* **PROBLEM TO WORK ON**: Search the data for the string "output" and gather each line it is in.

* **SUPPLIED RECORDS**:
== Segment start ==

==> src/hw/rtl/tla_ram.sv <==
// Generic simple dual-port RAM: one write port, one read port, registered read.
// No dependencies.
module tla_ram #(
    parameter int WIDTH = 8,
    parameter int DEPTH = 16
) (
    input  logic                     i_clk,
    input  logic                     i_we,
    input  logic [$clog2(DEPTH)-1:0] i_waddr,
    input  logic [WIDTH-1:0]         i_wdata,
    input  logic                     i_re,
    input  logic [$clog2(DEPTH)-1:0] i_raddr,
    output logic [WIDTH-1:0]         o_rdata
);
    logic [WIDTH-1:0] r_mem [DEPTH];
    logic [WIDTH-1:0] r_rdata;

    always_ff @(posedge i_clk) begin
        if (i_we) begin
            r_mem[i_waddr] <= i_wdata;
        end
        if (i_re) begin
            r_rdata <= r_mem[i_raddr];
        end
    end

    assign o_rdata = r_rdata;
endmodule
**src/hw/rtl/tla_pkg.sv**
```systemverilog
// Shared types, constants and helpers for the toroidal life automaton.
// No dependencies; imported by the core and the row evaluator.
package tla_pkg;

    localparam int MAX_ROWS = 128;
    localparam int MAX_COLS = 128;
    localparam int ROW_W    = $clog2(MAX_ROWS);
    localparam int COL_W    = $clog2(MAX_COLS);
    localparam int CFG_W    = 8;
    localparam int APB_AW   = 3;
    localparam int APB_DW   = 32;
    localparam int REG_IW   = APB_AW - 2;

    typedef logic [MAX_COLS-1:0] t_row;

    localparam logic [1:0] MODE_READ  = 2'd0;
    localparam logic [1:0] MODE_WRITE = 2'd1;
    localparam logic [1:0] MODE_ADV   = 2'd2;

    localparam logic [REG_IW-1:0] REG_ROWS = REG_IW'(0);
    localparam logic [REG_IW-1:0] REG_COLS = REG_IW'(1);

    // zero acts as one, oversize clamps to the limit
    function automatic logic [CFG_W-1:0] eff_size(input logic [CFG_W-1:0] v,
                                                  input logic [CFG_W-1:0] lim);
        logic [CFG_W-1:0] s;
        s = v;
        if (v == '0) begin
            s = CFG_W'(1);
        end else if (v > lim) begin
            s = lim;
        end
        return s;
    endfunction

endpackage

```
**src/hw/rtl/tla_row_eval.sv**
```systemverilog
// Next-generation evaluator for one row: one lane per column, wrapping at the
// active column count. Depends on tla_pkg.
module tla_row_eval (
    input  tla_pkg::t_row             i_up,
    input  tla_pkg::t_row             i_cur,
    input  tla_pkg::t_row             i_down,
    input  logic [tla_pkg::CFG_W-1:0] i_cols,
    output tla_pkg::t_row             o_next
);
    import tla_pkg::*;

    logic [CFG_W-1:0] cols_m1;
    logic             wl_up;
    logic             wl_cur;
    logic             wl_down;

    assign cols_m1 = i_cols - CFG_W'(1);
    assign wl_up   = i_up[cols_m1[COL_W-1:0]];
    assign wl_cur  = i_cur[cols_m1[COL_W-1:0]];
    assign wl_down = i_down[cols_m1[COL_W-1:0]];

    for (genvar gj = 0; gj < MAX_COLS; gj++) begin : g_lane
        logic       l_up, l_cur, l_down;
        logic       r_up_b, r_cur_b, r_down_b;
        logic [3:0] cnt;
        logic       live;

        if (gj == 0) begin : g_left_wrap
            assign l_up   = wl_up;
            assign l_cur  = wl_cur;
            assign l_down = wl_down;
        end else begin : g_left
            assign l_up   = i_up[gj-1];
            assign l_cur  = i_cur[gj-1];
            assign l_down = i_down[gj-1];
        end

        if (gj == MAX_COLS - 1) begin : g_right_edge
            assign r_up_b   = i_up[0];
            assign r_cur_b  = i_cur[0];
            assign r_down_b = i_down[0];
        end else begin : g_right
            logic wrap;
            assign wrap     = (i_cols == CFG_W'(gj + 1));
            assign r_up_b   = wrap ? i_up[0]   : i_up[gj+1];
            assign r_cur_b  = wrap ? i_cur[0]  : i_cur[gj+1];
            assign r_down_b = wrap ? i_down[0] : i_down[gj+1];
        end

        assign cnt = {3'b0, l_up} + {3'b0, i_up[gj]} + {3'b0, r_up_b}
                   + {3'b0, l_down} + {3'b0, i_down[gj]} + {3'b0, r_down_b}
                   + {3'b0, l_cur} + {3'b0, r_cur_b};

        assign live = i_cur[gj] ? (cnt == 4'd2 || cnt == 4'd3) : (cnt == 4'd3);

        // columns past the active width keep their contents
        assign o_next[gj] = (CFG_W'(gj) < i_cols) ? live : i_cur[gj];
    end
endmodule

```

== Segment end ==

* **RESULT FOR THIS EXERCISE**:
    output logic [WIDTH-1:0]         o_rdata
    output tla_pkg::t_row             o_next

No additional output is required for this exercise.